Problem to work on: Pull every line containing "gates" out of the listing below.

=== Section Start ===

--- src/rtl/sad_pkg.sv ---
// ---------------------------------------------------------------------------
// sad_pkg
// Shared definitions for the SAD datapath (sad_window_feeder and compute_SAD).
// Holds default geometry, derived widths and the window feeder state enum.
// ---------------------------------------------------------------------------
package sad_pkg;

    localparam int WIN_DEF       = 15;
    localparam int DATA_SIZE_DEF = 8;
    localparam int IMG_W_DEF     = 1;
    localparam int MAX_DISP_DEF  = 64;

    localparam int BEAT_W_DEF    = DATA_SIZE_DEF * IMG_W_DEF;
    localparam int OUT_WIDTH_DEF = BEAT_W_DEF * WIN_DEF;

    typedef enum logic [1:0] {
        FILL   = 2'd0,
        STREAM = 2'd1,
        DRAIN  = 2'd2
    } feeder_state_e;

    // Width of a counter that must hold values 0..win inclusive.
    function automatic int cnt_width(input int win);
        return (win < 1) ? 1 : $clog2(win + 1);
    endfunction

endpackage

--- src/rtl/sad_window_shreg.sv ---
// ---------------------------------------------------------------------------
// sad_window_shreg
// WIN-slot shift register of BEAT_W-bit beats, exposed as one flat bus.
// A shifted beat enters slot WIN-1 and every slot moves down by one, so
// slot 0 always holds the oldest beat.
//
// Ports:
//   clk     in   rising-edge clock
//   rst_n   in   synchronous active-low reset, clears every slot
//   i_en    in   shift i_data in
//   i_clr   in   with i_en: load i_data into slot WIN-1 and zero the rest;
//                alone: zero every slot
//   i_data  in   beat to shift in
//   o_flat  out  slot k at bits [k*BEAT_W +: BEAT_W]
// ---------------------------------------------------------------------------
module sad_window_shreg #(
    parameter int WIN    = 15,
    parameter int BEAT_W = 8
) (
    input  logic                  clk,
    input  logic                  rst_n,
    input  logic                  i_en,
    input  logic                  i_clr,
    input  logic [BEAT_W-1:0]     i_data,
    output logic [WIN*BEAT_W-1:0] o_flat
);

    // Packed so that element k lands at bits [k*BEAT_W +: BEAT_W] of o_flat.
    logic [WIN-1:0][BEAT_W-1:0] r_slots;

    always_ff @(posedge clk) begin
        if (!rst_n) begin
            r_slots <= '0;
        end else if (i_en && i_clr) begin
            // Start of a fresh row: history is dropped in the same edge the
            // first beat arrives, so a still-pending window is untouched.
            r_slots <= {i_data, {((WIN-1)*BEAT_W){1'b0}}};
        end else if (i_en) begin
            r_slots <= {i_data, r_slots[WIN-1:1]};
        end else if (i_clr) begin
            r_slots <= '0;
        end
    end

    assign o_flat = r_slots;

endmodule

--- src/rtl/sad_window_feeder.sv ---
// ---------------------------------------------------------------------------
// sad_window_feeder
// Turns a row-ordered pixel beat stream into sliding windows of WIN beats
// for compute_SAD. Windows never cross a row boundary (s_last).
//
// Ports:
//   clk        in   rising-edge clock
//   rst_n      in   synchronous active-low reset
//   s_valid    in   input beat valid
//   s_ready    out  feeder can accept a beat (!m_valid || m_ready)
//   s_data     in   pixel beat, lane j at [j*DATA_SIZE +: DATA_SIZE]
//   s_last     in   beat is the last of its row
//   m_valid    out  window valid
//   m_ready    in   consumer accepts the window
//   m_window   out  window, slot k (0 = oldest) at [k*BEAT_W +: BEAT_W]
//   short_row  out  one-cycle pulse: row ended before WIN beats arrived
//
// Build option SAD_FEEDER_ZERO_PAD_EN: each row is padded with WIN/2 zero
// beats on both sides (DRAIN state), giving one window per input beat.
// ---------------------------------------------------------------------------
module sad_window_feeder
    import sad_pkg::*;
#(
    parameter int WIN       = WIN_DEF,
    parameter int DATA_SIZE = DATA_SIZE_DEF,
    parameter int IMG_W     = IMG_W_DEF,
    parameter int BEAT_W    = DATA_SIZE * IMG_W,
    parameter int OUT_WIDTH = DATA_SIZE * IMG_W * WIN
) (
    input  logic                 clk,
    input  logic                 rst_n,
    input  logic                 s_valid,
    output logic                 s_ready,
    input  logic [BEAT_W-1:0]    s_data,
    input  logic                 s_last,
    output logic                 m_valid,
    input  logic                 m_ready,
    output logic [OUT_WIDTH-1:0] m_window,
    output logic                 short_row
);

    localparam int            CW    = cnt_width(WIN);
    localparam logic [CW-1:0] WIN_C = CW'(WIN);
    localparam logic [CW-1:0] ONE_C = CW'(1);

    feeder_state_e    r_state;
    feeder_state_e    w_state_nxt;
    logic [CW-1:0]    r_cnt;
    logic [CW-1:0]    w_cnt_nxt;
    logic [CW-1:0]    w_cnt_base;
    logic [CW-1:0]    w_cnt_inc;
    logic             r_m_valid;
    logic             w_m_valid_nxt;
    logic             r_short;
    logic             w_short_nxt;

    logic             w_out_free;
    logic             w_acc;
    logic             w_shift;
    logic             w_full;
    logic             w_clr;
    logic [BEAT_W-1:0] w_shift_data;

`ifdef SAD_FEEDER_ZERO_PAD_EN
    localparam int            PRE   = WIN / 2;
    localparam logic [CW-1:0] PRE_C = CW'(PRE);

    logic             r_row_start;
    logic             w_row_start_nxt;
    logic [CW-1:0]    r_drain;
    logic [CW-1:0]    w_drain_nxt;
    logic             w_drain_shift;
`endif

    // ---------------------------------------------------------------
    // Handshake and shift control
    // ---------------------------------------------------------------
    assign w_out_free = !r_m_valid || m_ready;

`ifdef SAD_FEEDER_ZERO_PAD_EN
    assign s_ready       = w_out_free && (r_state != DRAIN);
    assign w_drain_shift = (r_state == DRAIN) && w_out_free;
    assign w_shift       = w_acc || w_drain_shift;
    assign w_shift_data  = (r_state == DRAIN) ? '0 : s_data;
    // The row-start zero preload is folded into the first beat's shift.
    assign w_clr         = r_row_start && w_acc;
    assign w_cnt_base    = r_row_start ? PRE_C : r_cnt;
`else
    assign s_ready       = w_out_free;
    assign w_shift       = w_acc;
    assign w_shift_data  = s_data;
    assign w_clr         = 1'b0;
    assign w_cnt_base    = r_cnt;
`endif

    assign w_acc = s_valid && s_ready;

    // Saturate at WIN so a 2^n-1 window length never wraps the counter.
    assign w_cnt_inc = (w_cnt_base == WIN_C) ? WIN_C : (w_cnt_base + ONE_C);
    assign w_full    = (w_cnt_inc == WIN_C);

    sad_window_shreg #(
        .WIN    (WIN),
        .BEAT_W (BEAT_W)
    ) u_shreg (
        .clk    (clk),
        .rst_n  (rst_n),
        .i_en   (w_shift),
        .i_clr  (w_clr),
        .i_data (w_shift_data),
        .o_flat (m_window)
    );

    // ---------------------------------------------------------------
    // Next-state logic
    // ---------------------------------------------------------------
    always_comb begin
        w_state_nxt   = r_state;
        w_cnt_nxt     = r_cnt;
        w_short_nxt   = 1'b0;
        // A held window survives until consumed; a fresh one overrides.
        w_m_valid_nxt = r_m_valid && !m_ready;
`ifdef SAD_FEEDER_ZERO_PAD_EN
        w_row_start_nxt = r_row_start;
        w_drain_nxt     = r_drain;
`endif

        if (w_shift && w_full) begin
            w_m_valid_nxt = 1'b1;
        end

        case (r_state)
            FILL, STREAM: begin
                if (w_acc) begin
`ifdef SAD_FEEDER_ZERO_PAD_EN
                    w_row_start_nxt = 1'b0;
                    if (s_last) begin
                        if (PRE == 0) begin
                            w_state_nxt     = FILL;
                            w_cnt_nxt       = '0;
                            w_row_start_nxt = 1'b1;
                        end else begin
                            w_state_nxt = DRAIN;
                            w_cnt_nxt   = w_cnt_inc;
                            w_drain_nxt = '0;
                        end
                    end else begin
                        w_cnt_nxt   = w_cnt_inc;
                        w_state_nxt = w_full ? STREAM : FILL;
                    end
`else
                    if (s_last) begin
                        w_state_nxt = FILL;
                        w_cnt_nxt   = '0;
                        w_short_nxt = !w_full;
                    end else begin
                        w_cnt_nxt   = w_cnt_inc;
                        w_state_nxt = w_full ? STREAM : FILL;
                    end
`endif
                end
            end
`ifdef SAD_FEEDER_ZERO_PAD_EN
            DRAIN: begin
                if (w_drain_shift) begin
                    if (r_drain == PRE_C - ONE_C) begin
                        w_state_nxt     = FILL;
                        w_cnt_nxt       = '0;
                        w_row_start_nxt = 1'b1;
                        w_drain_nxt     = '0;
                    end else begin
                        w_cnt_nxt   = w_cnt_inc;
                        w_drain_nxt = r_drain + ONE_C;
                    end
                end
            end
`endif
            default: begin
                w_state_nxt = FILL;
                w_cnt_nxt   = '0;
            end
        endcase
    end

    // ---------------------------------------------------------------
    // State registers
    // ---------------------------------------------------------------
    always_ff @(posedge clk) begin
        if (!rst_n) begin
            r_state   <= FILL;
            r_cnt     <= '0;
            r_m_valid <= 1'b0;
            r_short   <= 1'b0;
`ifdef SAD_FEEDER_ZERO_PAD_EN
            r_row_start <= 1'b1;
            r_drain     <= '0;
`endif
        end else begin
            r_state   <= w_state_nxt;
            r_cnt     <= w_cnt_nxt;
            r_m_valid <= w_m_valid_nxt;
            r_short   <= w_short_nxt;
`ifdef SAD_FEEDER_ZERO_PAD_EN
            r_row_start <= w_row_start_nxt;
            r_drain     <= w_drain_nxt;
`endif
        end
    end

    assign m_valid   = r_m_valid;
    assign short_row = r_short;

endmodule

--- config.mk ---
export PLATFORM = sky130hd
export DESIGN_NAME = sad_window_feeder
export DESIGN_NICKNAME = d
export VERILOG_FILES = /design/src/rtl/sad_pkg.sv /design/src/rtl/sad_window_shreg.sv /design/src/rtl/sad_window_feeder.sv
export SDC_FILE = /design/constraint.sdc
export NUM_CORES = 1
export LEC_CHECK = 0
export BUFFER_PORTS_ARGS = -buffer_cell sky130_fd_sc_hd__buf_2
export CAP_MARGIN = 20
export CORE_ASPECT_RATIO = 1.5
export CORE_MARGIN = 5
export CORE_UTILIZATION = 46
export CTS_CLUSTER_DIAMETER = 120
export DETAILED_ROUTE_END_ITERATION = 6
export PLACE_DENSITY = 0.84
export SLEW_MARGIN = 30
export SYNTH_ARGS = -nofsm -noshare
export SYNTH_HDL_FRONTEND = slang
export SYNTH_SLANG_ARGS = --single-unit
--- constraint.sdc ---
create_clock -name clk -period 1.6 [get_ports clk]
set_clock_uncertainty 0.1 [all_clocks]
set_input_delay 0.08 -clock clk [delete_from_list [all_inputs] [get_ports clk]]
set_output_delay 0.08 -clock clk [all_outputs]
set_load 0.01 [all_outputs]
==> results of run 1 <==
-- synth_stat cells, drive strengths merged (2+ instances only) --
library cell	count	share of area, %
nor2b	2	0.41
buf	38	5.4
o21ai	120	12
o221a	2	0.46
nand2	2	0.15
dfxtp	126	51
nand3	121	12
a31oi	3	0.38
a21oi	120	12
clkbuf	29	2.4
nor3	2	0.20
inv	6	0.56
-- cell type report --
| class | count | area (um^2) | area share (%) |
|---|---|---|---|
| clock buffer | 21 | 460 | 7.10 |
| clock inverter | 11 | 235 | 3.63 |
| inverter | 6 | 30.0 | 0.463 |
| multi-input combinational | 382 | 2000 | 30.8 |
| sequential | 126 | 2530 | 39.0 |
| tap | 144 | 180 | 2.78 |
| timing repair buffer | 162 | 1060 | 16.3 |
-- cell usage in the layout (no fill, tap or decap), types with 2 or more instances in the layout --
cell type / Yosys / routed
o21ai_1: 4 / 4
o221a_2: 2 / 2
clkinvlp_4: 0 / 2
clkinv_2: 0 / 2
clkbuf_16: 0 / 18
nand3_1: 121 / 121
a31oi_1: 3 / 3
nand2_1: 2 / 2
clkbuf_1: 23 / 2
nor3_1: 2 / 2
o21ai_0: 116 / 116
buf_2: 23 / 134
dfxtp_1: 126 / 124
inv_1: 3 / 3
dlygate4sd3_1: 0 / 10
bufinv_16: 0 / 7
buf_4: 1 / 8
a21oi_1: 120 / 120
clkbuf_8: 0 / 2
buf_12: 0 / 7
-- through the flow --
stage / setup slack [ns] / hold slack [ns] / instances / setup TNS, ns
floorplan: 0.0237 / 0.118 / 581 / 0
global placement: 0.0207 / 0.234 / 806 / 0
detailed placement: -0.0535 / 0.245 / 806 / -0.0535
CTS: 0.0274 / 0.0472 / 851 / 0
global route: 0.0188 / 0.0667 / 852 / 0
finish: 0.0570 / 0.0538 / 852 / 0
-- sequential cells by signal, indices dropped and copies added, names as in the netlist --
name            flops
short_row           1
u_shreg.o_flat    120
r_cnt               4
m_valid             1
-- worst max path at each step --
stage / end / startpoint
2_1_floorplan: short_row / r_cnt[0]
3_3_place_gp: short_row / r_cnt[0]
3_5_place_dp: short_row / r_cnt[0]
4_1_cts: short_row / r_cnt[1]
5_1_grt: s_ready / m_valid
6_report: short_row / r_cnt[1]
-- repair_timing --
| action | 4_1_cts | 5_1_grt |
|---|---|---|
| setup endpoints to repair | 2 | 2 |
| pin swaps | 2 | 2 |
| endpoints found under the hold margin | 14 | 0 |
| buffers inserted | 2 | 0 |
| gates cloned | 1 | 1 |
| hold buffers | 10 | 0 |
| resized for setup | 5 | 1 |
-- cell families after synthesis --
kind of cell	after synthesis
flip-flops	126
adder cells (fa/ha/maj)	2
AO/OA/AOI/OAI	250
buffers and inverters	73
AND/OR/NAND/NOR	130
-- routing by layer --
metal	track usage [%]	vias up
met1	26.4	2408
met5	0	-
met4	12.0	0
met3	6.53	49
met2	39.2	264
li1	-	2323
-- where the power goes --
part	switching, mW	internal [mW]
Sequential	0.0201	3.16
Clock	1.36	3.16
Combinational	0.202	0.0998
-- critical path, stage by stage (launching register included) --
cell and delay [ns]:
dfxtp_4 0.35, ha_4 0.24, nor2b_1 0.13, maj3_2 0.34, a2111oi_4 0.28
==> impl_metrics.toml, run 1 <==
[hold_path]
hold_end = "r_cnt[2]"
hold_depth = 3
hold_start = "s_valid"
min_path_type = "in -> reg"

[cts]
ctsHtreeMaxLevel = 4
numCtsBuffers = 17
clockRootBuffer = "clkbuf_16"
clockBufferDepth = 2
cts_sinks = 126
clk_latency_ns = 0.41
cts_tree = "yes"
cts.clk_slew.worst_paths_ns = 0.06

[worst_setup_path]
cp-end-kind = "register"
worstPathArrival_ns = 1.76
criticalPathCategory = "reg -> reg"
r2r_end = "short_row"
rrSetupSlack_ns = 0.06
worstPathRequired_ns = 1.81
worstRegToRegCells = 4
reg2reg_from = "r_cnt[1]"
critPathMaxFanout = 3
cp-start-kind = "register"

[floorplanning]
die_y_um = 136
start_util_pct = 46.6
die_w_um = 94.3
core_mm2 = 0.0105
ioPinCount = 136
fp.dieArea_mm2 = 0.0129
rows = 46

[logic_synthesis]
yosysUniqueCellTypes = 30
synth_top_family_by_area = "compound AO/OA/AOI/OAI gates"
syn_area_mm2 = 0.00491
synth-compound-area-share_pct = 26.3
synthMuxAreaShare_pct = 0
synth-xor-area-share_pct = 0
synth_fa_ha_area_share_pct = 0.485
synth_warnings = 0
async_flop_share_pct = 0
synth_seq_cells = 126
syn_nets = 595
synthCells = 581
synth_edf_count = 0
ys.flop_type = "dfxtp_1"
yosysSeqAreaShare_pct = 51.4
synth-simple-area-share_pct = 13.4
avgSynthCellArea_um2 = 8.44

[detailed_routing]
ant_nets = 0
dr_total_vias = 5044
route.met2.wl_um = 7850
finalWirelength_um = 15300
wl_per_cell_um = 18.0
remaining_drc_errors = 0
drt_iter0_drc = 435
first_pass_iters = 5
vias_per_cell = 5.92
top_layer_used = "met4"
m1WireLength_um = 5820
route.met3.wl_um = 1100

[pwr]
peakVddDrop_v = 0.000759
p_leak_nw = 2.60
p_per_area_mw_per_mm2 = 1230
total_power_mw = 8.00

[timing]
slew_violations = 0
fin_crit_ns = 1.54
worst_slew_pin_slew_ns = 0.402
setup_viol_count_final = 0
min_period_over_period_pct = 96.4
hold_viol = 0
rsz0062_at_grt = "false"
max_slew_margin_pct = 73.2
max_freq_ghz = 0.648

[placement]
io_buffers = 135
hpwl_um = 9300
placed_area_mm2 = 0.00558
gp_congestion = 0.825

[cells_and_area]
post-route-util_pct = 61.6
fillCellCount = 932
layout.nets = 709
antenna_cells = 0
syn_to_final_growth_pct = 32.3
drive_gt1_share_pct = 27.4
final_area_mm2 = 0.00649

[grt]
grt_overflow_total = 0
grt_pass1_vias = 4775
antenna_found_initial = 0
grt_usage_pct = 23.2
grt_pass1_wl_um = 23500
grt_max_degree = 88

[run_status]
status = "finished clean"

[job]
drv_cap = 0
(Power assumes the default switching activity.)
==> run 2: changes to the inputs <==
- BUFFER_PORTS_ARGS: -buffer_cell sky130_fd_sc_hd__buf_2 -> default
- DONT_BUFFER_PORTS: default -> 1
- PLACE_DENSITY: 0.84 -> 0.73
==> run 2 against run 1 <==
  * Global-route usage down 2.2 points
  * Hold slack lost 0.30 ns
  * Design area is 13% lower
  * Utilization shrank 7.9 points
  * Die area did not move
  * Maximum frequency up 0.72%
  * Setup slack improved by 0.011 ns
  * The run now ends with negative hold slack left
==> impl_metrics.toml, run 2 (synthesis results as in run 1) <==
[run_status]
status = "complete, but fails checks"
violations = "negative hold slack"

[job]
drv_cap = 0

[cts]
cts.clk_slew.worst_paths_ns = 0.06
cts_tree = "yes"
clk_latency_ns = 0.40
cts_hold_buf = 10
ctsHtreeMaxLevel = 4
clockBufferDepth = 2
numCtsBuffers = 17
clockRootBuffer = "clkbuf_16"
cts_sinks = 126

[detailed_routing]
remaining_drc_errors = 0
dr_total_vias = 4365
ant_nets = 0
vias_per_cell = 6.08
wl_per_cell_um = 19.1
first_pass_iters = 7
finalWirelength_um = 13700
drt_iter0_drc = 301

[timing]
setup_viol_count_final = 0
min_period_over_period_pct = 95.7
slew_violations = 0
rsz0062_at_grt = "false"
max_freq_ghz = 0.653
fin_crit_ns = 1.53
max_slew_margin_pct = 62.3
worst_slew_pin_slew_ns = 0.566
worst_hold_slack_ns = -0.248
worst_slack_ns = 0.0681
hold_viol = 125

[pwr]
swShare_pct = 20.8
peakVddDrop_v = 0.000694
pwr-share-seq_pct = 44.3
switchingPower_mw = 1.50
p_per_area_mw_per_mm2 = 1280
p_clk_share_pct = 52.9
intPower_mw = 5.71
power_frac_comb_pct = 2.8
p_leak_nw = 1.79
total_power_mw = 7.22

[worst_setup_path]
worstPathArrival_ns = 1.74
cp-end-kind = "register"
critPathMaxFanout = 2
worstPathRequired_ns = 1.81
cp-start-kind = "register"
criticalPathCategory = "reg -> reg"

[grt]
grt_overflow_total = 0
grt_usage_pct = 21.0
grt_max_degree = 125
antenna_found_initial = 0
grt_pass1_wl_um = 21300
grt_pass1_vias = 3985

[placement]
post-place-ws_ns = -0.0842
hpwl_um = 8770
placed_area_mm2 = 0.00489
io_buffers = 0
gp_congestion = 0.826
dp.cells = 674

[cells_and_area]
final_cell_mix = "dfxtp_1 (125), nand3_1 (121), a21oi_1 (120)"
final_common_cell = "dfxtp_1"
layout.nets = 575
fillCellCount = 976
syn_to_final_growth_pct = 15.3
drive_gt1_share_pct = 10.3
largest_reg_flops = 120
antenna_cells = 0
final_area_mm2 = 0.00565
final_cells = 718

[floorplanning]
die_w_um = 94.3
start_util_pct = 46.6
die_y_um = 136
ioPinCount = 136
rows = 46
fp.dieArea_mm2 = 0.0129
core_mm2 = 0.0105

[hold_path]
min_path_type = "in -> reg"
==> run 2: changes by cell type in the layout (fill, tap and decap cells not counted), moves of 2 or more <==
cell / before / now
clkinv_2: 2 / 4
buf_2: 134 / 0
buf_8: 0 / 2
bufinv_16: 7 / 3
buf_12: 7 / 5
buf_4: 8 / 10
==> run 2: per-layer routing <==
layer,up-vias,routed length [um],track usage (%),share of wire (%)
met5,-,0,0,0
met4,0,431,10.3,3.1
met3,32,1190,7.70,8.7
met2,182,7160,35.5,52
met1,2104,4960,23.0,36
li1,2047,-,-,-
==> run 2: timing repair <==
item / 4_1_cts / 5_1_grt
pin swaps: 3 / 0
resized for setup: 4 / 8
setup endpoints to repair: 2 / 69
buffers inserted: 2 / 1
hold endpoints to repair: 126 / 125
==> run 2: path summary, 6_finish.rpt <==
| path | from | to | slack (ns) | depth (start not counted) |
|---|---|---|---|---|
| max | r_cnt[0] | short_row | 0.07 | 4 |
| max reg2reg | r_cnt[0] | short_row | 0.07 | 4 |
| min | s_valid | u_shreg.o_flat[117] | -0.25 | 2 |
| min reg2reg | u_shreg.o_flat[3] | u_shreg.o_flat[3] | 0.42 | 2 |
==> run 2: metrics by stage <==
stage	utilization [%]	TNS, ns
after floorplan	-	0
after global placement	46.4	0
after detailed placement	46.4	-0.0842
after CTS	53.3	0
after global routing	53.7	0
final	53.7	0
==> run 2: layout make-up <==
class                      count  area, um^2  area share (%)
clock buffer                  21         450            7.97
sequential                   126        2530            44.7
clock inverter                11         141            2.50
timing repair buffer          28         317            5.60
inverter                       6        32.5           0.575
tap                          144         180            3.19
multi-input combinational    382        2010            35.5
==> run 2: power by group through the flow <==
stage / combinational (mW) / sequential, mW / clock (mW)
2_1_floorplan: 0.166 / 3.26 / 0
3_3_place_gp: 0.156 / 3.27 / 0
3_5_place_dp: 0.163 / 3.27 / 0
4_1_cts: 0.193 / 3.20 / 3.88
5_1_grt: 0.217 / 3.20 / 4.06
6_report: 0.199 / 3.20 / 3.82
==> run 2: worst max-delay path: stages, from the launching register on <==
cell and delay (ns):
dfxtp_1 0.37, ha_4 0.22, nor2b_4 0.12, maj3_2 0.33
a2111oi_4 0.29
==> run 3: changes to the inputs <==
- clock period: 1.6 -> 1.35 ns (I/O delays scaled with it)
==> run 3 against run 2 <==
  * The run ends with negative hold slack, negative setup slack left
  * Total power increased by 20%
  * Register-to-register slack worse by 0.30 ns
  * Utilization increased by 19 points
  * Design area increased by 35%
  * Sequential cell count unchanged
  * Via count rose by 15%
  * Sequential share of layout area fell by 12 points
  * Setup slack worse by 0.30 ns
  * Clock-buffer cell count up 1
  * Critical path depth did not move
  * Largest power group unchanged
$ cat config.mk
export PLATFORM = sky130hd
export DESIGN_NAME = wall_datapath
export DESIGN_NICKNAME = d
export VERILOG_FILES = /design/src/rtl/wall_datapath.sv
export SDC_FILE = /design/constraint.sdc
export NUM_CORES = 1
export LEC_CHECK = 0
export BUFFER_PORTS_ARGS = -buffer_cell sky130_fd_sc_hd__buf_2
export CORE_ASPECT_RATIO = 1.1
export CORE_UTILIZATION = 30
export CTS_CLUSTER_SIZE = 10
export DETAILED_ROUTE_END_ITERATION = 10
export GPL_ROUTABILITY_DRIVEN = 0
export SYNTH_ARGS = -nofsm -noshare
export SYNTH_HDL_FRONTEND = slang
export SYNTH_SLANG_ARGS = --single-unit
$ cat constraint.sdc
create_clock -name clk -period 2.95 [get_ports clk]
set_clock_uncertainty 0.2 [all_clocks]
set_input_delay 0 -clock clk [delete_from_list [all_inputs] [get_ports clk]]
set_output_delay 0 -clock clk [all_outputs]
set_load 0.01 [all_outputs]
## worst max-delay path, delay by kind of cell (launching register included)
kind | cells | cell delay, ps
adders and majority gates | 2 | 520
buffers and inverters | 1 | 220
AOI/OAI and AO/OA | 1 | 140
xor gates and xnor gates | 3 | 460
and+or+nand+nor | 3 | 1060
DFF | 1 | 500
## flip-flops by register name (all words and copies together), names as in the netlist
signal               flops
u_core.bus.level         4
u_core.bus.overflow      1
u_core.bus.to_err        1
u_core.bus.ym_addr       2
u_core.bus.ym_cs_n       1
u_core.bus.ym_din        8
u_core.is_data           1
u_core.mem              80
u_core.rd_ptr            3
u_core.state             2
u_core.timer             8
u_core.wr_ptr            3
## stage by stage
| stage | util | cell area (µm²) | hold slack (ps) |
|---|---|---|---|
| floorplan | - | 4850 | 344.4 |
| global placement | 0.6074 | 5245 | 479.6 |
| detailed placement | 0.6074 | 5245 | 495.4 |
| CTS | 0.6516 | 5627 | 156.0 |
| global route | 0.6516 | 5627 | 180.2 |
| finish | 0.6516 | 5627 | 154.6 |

=== Section End ===

Your solution:
| gates cloned | 1 | 1 |
synth_top_family_by_area = "compound AO/OA/AOI/OAI gates"
adders and majority gates | 2 | 520
xor gates and xnor gates | 3 | 460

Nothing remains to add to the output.